- _TRY IT_:
Among the entries that follow, the required portion opens with the line containing "0.549 | 0 |" and closes with the line containing "1.17 | 0.562 |". Give that portion again exactly, and nothing else.

**** MATERIAL SHOWN ****

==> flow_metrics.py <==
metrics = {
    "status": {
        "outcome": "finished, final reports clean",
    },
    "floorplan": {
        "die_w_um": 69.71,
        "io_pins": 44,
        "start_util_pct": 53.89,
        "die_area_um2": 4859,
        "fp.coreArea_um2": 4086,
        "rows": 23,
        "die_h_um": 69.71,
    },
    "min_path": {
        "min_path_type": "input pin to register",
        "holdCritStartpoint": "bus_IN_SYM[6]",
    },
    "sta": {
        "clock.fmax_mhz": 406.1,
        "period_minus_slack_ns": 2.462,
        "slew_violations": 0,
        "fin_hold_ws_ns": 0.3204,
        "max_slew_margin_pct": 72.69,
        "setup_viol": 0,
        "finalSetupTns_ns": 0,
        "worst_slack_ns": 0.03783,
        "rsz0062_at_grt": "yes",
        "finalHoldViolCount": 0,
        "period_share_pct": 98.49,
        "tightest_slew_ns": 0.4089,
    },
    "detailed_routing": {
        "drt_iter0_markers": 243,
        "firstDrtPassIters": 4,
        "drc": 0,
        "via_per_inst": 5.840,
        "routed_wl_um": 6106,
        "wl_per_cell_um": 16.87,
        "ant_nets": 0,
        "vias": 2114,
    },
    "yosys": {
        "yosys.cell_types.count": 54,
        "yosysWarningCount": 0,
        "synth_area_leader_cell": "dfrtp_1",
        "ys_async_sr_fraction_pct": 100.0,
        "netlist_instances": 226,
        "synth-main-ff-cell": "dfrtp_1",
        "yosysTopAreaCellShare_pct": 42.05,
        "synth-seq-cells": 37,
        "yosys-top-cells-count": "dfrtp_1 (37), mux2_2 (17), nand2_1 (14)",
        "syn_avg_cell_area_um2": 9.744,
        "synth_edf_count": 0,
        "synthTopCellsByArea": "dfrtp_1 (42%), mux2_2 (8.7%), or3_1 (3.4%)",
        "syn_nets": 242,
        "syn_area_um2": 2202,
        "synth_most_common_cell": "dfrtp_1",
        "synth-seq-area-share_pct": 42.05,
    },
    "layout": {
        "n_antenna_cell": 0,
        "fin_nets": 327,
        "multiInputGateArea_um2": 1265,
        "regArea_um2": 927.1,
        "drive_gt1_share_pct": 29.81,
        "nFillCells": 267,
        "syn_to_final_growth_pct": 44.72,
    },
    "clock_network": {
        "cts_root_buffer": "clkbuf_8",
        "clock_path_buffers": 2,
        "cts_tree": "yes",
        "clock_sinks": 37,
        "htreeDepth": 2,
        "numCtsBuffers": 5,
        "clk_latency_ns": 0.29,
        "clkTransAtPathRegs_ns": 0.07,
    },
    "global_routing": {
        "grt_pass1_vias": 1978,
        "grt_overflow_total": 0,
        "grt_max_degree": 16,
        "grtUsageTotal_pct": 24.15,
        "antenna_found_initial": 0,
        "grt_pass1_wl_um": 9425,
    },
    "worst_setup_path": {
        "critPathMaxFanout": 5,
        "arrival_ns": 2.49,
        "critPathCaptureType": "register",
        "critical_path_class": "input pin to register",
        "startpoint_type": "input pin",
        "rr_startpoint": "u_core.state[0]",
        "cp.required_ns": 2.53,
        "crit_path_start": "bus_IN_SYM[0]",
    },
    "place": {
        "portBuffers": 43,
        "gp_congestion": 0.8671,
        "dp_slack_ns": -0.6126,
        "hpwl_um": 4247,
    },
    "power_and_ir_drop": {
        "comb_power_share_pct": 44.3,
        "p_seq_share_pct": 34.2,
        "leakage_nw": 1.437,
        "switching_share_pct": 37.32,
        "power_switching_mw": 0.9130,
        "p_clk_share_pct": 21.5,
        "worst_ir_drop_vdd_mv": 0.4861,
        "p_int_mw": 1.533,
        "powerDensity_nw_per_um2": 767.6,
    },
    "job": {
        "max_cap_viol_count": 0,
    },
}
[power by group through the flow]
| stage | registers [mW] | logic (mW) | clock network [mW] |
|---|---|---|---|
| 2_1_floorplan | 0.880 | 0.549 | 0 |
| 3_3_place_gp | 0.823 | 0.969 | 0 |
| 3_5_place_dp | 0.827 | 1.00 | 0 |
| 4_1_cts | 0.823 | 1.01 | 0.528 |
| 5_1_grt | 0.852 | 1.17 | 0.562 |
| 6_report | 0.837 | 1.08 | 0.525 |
`config.mk`:
```
export PLATFORM = sky130hd
export DESIGN_NAME = phase_scan_ctrl
export DESIGN_NICKNAME = d
export VERILOG_FILES = /design/src/rtl/phase_scan_ctrl_pkg.sv /design/src/rtl/phase_scan_ctrl_win.sv /design/src/rtl/phase_scan_ctrl.sv
export SDC_FILE = /design/constraint.sdc
export NUM_CORES = 1
export LEC_CHECK = 0
export CAP_MARGIN = 20
export CORE_MARGIN = 3
export CORE_UTILIZATION = 35
export DETAILED_ROUTE_END_ITERATION = 8
export PLACE_DENSITY = 0.66
export SYNTH_ARGS = -nofsm -noshare
export SYNTH_HDL_FRONTEND = slang
export SYNTH_SLANG_ARGS = --single-unit
export TNS_END_PERCENT = 30
```
`constraint.sdc`:
```
create_clock -name clock -period 9.48 [get_ports clock]
set_clock_uncertainty 0.15 [all_clocks]
set_input_delay 0.948 -clock clock [delete_from_list [all_inputs] [get_ports clock]]
set_output_delay 0.948 -clock clock [all_outputs]
set_load 0.01 [all_outputs]
```
`src/rtl/phase_scan_ctrl_pkg.sv`:
```
// Shared encodings for the DCM phase scanner: FSM states, phaser unfire code, DCM zero-shift phase.
package phase_scan_ctrl_pkg;

  typedef enum logic [2:0] {
    ST_IDLE   = 3'd0,
    ST_CHECK  = 3'd1,
    ST_FIRE   = 3'd2,
    ST_UNFIRE = 3'd3,
    ST_SETTLE = 3'd4,
    ST_DWELL  = 3'd5,
    ST_EVAL   = 3'd6,
    ST_DONE   = 3'd7
  } scan_state_e;

  // Phaser state-vector value meaning "shift complete, waiting for fire to drop".
  localparam logic [2:0] PS_SM_UNFIRE = 3'h6;

  localparam int PHASE_OFFSET = 32;

endpackage

```
`src/rtl/phase_scan_ctrl_win.sv`:
```
// scan_win_tracker: longest consecutive zero-error run; ties keep the earliest run.
// Only instantiated when PHASE_SCAN_WINDOW_EN is defined.
module scan_win_tracker
  import phase_scan_ctrl_pkg::*;
#(
  parameter int MXPHASE = 6
) (
  input  logic               clk,
  input  logic               rst_n,
  input  logic               clear_i,
  input  logic               eval_i,
  input  logic               zero_i,
  input  logic [MXPHASE-1:0] phase_i,
  output logic               best_found_o,
  output logic [MXPHASE-1:0] best_phase_o,
  output logic [MXPHASE-1:0] win_len_o
);

  localparam logic [MXPHASE-1:0] PHASE_ZERO = MXPHASE'(PHASE_OFFSET);

  logic               run_act_q;
  logic [MXPHASE-1:0] run_first_q;
  logic [MXPHASE-1:0] run_len_q;
  logic               best_found_q;
  logic [MXPHASE-1:0] best_first_q;
  logic [MXPHASE-1:0] best_last_q;
  logic [MXPHASE-1:0] best_len_q;

  logic [MXPHASE-1:0] cand_first_d;
  logic [MXPHASE-1:0] cand_len_d;
  logic [MXPHASE:0]   mid_sum_d;

  // NOTE: every always_comb output gets a value before any branch, so no latch is inferred.
  always_comb begin
    cand_first_d = phase_i;
    cand_len_d   = MXPHASE'(1);
    if (run_act_q) begin
      cand_first_d = run_first_q;
      cand_len_d   = (run_len_q == '1) ? run_len_q : run_len_q + MXPHASE'(1);
    end
  end

  // NOTE: reset is asynchronous active-low; state updates use <= so all reads see pre-edge values.
  always_ff @(posedge clk or negedge rst_n) begin
    if (!rst_n) begin
      run_act_q    <= 1'b0;
      run_first_q  <= '0;
      run_len_q    <= '0;
      best_found_q <= 1'b0;
      best_first_q <= PHASE_ZERO;
      best_last_q  <= PHASE_ZERO;
      best_len_q   <= '0;
    end else if (clear_i) begin
      run_act_q    <= 1'b0;
      run_first_q  <= '0;
      run_len_q    <= '0;
      best_found_q <= 1'b0;
      best_first_q <= PHASE_ZERO;
      best_last_q  <= PHASE_ZERO;
      best_len_q   <= '0;
    end else if (eval_i) begin
      if (zero_i) begin
        run_act_q   <= 1'b1;
        run_first_q <= cand_first_d;
        run_len_q   <= cand_len_d;
        // Strictly longer only, so an equal later run never displaces the earlier one.
        if (cand_len_d > best_len_q) begin
          best_found_q <= 1'b1;
          best_first_q <= cand_first_d;
          best_last_q  <= phase_i;
          best_len_q   <= cand_len_d;
        end
      end else begin
        run_act_q <= 1'b0;
      end
    end
  end

  assign mid_sum_d    = {1'b0, best_first_q} + {1'b0, best_last_q};
  assign best_phase_o = mid_sum_d[MXPHASE:1];
  assign best_found_o = best_found_q;
  assign win_len_o    = best_len_q;

endmodule

```
`src/rtl/phase_scan_ctrl.sv`:
```
// Automatic DCM phase scanner driving the DPS phaser; reports the best zero-error phase.
// Define PHASE_SCAN_WINDOW_EN to centre on the longest zero-error run instead of the first clean point.
module phase_scan_ctrl
  import phase_scan_ctrl_pkg::*;
#(
  parameter int MXPHASE  = 6,
  parameter int MXDWELL  = 16,
  parameter int MXERRCNT = 8,
  parameter int SETTLE   = 8,
  parameter int TIMEOUT  = 4095
) (
  input  logic                clock,
  input  logic                global_reset_n,
  input  logic                scan_start,
  input  logic                scan_abort,
  input  logic [MXPHASE-1:0]  phase_first,
  input  logic [MXPHASE-1:0]  phase_last,
  input  logic [MXPHASE-1:0]  phase_step,
  input  logic [MXDWELL-1:0]  dwell,
  input  logic                err_in,
  input  logic                ps_busy,
  input  logic [2:0]          ps_sm_vec,
  output logic                ps_fire,
  output logic                ps_reset,
  output logic [MXPHASE-1:0]  ps_phase,
  output logic                scan_busy,
  output logic                scan_done,
  output logic                scan_err,
  output logic [MXPHASE-1:0]  best_phase,
  output logic                best_found,
  output logic [MXPHASE-1:0]  win_len,
  output logic [MXERRCNT-1:0] last_errcnt
);

  localparam int                 TMOW       = $clog2(TIMEOUT + 1);
  localparam logic [MXPHASE-1:0] PHASE_ZERO = MXPHASE'(PHASE_OFFSET);

  scan_state_e         state_q;
  logic                ps_fire_q;
  logic                ps_reset_q;
  logic [MXPHASE-1:0]  ps_phase_q;
  logic                scan_busy_q;
  logic                scan_done_q;
  logic                scan_err_q;
  logic                park_q;
  logic [MXPHASE-1:0]  last_q;
  logic [MXPHASE-1:0]  step_q;
  logic [MXDWELL-1:0]  dwell_q;
  logic [MXDWELL-1:0]  cnt_q;
  logic [TMOW-1:0]     tmo_q;
  logic [MXERRCNT-1:0] errcnt_q;
  logic [MXERRCNT-1:0] last_errcnt_q;

  logic [MXPHASE:0]    next_phase_d;
  logic                scan_end_d;
  logic                timeout_d;
  logic                abort_d;
  logic                clear_d;
  logic                eval_d;
  logic                zero_d;
  logic [MXERRCNT-1:0] errcnt_d;

  logic                best_found_w;
  logic [MXPHASE-1:0]  best_phase_w;
  logic [MXPHASE-1:0]  win_len_w;

  // One extra bit so a step past 63 shows up as a carry rather than wrapping.
  assign next_phase_d = {1'b0, ps_phase_q} + {1'b0, step_q};
  assign scan_end_d   = next_phase_d[MXPHASE] || (next_phase_d[MXPHASE-1:0] > last_q);
  assign timeout_d    = (tmo_q == TMOW'(TIMEOUT - 1));
  assign abort_d      = scan_abort && (state_q != ST_IDLE);
  assign clear_d      = (state_q == ST_IDLE) && scan_start && !scan_abort;
  assign eval_d       = (state_q == ST_EVAL) && !scan_abort;
  assign zero_d       = (errcnt_q == '0);
  assign errcnt_d     = (err_in && (errcnt_q != '1)) ? errcnt_q + MXERRCNT'(1) : errcnt_q;

`ifdef PHASE_SCAN_WINDOW_EN
  scan_win_tracker #(
    .MXPHASE (MXPHASE)
  ) u_win (
    .clk          (clock),
    .rst_n        (global_reset_n),
    .clear_i      (clear_d),
    .eval_i       (eval_d),
    .zero_i       (zero_d),
    .phase_i      (ps_phase_q),
    .best_found_o (best_found_w),
    .best_phase_o (best_phase_w),
    .win_len_o    (win_len_w)
  );
`else
  logic               best_found_q;
  logic [MXPHASE-1:0] best_phase_q;

  always_ff @(posedge clock or negedge global_reset_n) begin
    if (!global_reset_n) begin
      best_found_q <= 1'b0;
      best_phase_q <= PHASE_ZERO;
    end else if (clear_d) begin
      best_found_q <= 1'b0;
      best_phase_q <= PHASE_ZERO;
    end else if (eval_d && zero_d && !best_found_q) begin
      best_found_q <= 1'b1;
      best_phase_q <= ps_phase_q;
    end
  end

  assign best_found_w = best_found_q;
  assign best_phase_w = best_phase_q;
  assign win_len_w    = '0;
`endif

  always_ff @(posedge clock or negedge global_reset_n) begin
    if (!global_reset_n) begin
      state_q       <= ST_IDLE;
      ps_fire_q     <= 1'b0;
      ps_reset_q    <= 1'b0;
      ps_phase_q    <= PHASE_ZERO;
      scan_busy_q   <= 1'b0;
      scan_done_q   <= 1'b0;
      scan_err_q    <= 1'b0;
      park_q        <= 1'b0;
      last_q        <= '0;
      step_q        <= '0;
      dwell_q       <= '0;
      cnt_q         <= '0;
      tmo_q         <= '0;
      errcnt_q      <= '0;
      last_errcnt_q <= '0;
    end else begin
      ps_reset_q <= 1'b0;
      if (abort_d) begin
        ps_fire_q   <= 1'b0;
        ps_reset_q  <= 1'b1;
        scan_busy_q <= 1'b0;
        park_q      <= 1'b0;
        state_q     <= ST_IDLE;
      end else if (((state_q == ST_FIRE) || (state_q == ST_UNFIRE)) && timeout_d) begin
        ps_fire_q  <= 1'b0;
        ps_reset_q <= 1'b1;
        scan_err_q <= 1'b1;
        state_q    <= ST_DONE;
      end else begin
        unique case (state_q)
          ST_IDLE: begin
            if (clear_d) begin
              scan_done_q   <= 1'b0;
              scan_err_q    <= 1'b0;
              scan_busy_q   <= 1'b1;
              park_q        <= 1'b0;
              last_errcnt_q <= '0;
              state_q       <= ST_CHECK;
            end
          end
          ST_CHECK: begin
            last_q  <= phase_last;
            step_q  <= (phase_step == '0) ? MXPHASE'(1) : phase_step;
            dwell_q <= (dwell == '0) ? MXDWELL'(1) : dwell;
            if (phase_first > phase_last) begin
              scan_err_q <= 1'b1;
              state_q    <= ST_DONE;
            end else begin
              ps_phase_q <= phase_first;
              ps_fire_q  <= 1'b1;
              tmo_q      <= '0;
              state_q    <= ST_FIRE;
            end
          end
          ST_FIRE: begin
            tmo_q <= tmo_q + TMOW'(1);
            if (ps_sm_vec == PS_SM_UNFIRE) begin
              ps_fire_q <= 1'b0;
              state_q   <= ST_UNFIRE;
            end
          end
          ST_UNFIRE: begin
            tmo_q <= tmo_q + TMOW'(1);
            if (!ps_busy) begin
              cnt_q   <= '0;
              state_q <= park_q ? ST_DONE : ST_SETTLE;
            end
          end
          ST_SETTLE: begin
            if (cnt_q == MXDWELL'(SETTLE - 1)) begin
              cnt_q    <= '0;
              errcnt_q <= '0;
              state_q  <= ST_DWELL;
            end else begin
              cnt_q <= cnt_q + MXDWELL'(1);
            end
          end
          ST_DWELL: begin
            errcnt_q <= errcnt_d;
            if (cnt_q == dwell_q - MXDWELL'(1)) begin
              state_q <= ST_EVAL;
            end else begin
              cnt_q <= cnt_q + MXDWELL'(1);
            end
          end
          ST_EVAL: begin
            last_errcnt_q <= errcnt_q;
            if (scan_end_d) begin
              state_q <= ST_DONE;
            end else begin
              ps_phase_q <= next_phase_d[MXPHASE-1:0];
              ps_fire_q  <= 1'b1;
              tmo_q      <= '0;
              state_q    <= ST_FIRE;
            end
          end
          ST_DONE: begin
            // First pass through DONE parks the phaser on the result, second pass finishes.
            if (best_found_w && !park_q && !scan_err_q) begin
              park_q     <= 1'b1;
              ps_phase_q <= best_phase_w;
              ps_fire_q  <= 1'b1;
              tmo_q      <= '0;
              state_q    <= ST_FIRE;
            end else begin
              scan_done_q <= 1'b1;
              scan_busy_q <= 1'b0;
              park_q      <= 1'b0;
              state_q     <= ST_IDLE;
            end
          end
          default: state_q <= ST_IDLE;
        endcase
      end
    end
  end

  assign ps_fire     = ps_fire_q;
  assign ps_reset    = ps_reset_q;
  assign ps_phase    = ps_phase_q;
  assign scan_busy   = scan_busy_q;
  assign scan_done   = scan_done_q;
  assign scan_err    = scan_err_q;
  assign best_phase  = best_phase_w;
  assign best_found  = best_found_w;
  assign win_len     = win_len_w;
  assign last_errcnt = last_errcnt_q;

endmodule

```
<file path="config.mk">
export PLATFORM = sky130hd
export DESIGN_NAME = tap_controller
export DESIGN_NICKNAME = d
export VERILOG_FILES = /design/src/rtl/tap_controller.sv
export SDC_FILE = /design/constraint.sdc
export NUM_CORES = 1
export LEC_CHECK = 0
export CAP_MARGIN = 5
export CORE_UTILIZATION = 51
export DETAILED_ROUTE_END_ITERATION = 10
export PLACE_DENSITY = 0.7
export REMOVE_ABC_BUFFERS = 1
export SLEW_MARGIN = 15
export SYNTH_ARGS = -nofsm -noshare
export SYNTH_HDL_FRONTEND = slang
export SYNTH_SLANG_ARGS = --single-unit
export TNS_END_PERCENT = 30
</file>
<file path="constraint.sdc">
create_clock -name TCK -period 2.26 [get_ports TCK]
set_input_delay 0.565 -clock TCK [delete_from_list [all_inputs] [get_ports TCK]]
set_output_delay 0.565 -clock TCK [all_outputs]
set_load 0.02 [all_outputs]
</file>
<file path="src/rtl/tap_controller.sv">
`default_nettype none
// ============================================================================
// Module   : tap_controller
// Brief    : IEEE 1149.1 TAP controller with 2-bit IR, IDCODE and BYPASS
//            registers, and gated ClockDR/UpdateDR for an external boundary chain.
// Revision : 1.0 - initial release
// ============================================================================
module tap_controller #(
    parameter logic [31:0] IDCODE_VAL = 32'h1000_0001
) (
    input  logic TCK,
    input  logic TRST_N,
    input  logic TMS,
    input  logic TDI,
    input  logic bsr_tdo,
    output logic ShiftDR,
    output logic ClockDR,
    output logic UpdateDR,
    output logic Mode,
    output logic TDO,
    output logic TDO_EN
);

    localparam logic [3:0] c_TLR    = 4'h0;
    localparam logic [3:0] c_RTI    = 4'h1;
    localparam logic [3:0] c_SEL_DR = 4'h2;
    localparam logic [3:0] c_CAP_DR = 4'h3;
    localparam logic [3:0] c_SH_DR  = 4'h4;
    localparam logic [3:0] c_EX1_DR = 4'h5;
    localparam logic [3:0] c_PAU_DR = 4'h6;
    localparam logic [3:0] c_EX2_DR = 4'h7;
    localparam logic [3:0] c_UPD_DR = 4'h8;
    localparam logic [3:0] c_SEL_IR = 4'h9;
    localparam logic [3:0] c_CAP_IR = 4'hA;
    localparam logic [3:0] c_SH_IR  = 4'hB;
    localparam logic [3:0] c_EX1_IR = 4'hC;
    localparam logic [3:0] c_PAU_IR = 4'hD;
    localparam logic [3:0] c_EX2_IR = 4'hE;
    localparam logic [3:0] c_UPD_IR = 4'hF;

    localparam logic [1:0] c_IR_EXTEST  = 2'b00;
    localparam logic [1:0] c_IR_SAMPLE  = 2'b01;
    localparam logic [1:0] c_IR_IDCODE  = 2'b10;
    localparam logic [1:0] c_IR_BYPASS  = 2'b11;

    logic [3:0]  r_state;
    logic [3:0]  w_next_state;
    logic [1:0]  r_ir_sh;
    logic [1:0]  r_ir;
    logic        r_bypass;
    logic [31:0] r_id;
    logic        r_shift_dr;
    logic        r_clk_en;
    logic        r_upd_en;
    logic        r_tdo;
    logic        r_tdo_en;
    logic        w_bsr_sel;

    // EXTEST and SAMPLE_PRELOAD both route the boundary chain
    assign w_bsr_sel = (r_ir == c_IR_EXTEST) || (r_ir == c_IR_SAMPLE);

    always_comb begin
        w_next_state = c_TLR;
        case (r_state)
            c_TLR:    w_next_state = TMS ? c_TLR    : c_RTI;
            c_RTI:    w_next_state = TMS ? c_SEL_DR : c_RTI;
            c_SEL_DR: w_next_state = TMS ? c_SEL_IR : c_CAP_DR;
            c_CAP_DR: w_next_state = TMS ? c_EX1_DR : c_SH_DR;
            c_SH_DR:  w_next_state = TMS ? c_EX1_DR : c_SH_DR;
            c_EX1_DR: w_next_state = TMS ? c_UPD_DR : c_PAU_DR;
            c_PAU_DR: w_next_state = TMS ? c_EX2_DR : c_PAU_DR;
            c_EX2_DR: w_next_state = TMS ? c_UPD_DR : c_SH_DR;
            c_UPD_DR: w_next_state = TMS ? c_SEL_DR : c_RTI;
            c_SEL_IR: w_next_state = TMS ? c_TLR    : c_CAP_IR;
            c_CAP_IR: w_next_state = TMS ? c_EX1_IR : c_SH_IR;
            c_SH_IR:  w_next_state = TMS ? c_EX1_IR : c_SH_IR;
            c_EX1_IR: w_next_state = TMS ? c_UPD_IR : c_PAU_IR;
            c_PAU_IR: w_next_state = TMS ? c_EX2_IR : c_PAU_IR;
            c_EX2_IR: w_next_state = TMS ? c_UPD_IR : c_SH_IR;
            c_UPD_IR: w_next_state = TMS ? c_SEL_DR : c_RTI;
            default:  w_next_state = c_TLR;
        endcase
    end

    // Rising-edge domain: state, shift stages and update-pulse enable
    always_ff @(posedge TCK or negedge TRST_N) begin
        if (!TRST_N) begin
            r_state    <= c_TLR;
            r_ir_sh    <= 2'b01;
            r_bypass   <= 1'b0;
            r_id       <= IDCODE_VAL;
            r_shift_dr <= 1'b0;
            r_upd_en   <= 1'b0;
        end else begin
            r_state    <= w_next_state;
            r_shift_dr <= (w_next_state == c_SH_DR);
            r_upd_en   <= (w_next_state == c_UPD_DR) && w_bsr_sel;
            case (r_state)
                c_CAP_IR: r_ir_sh <= 2'b01;
                c_SH_IR:  r_ir_sh <= {TDI, r_ir_sh[1]};
                c_CAP_DR: begin
                    if (r_ir == c_IR_BYPASS) r_bypass <= 1'b0;
                    if (r_ir == c_IR_IDCODE) r_id     <= IDCODE_VAL;
                end
                c_SH_DR: begin
                    if (r_ir == c_IR_BYPASS) r_bypass <= TDI;
                    if (r_ir == c_IR_IDCODE) r_id     <= {TDI, r_id[31:1]};
                end
                default: ;
            endcase
        end
    end

    // Falling-edge domain: active IR, TDO and the ClockDR enable
    always_ff @(negedge TCK or negedge TRST_N) begin
        if (!TRST_N) begin
            r_ir     <= c_IR_IDCODE;
            r_clk_en <= 1'b0;
            r_tdo    <= 1'b0;
            r_tdo_en <= 1'b0;
        end else begin
            r_clk_en <= ((r_state == c_CAP_DR) || (r_state == c_SH_DR)) && w_bsr_sel;
            if (r_state == c_TLR) begin
                r_ir <= c_IR_IDCODE;
            end else if (r_state == c_UPD_IR) begin
                r_ir <= r_ir_sh;
            end
            case (r_state)
                c_SH_IR: begin
                    r_tdo    <= r_ir_sh[0];
                    r_tdo_en <= 1'b1;
                end
                c_SH_DR: begin
                    r_tdo_en <= 1'b1;
                    case (r_ir)
                        c_IR_IDCODE: r_tdo <= r_id[0];
                        c_IR_BYPASS: r_tdo <= r_bypass;
                        default:     r_tdo <= bsr_tdo;
                    endcase
                end
                default: begin
                    r_tdo    <= 1'b0;
                    r_tdo_en <= 1'b0;
                end
            endcase
        end
    end

    // Enables only change while the gating clock phase is inactive
    assign ClockDR  = TCK & r_clk_en;
    assign UpdateDR = ~TCK & r_upd_en;
    assign ShiftDR  = r_shift_dr;
    assign Mode     = (r_ir == c_IR_EXTEST);
    assign TDO      = r_tdo;
    assign TDO_EN   = r_tdo_en;

endmodule
`default_nettype wire
</file>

****

- _EXPECTED ANSWER_:
| 2_1_floorplan | 0.880 | 0.549 | 0 |
| 3_3_place_gp | 0.823 | 0.969 | 0 |
| 3_5_place_dp | 0.827 | 1.00 | 0 |
| 4_1_cts | 0.823 | 1.01 | 0.528 |
| 5_1_grt | 0.852 | 1.17 | 0.562 |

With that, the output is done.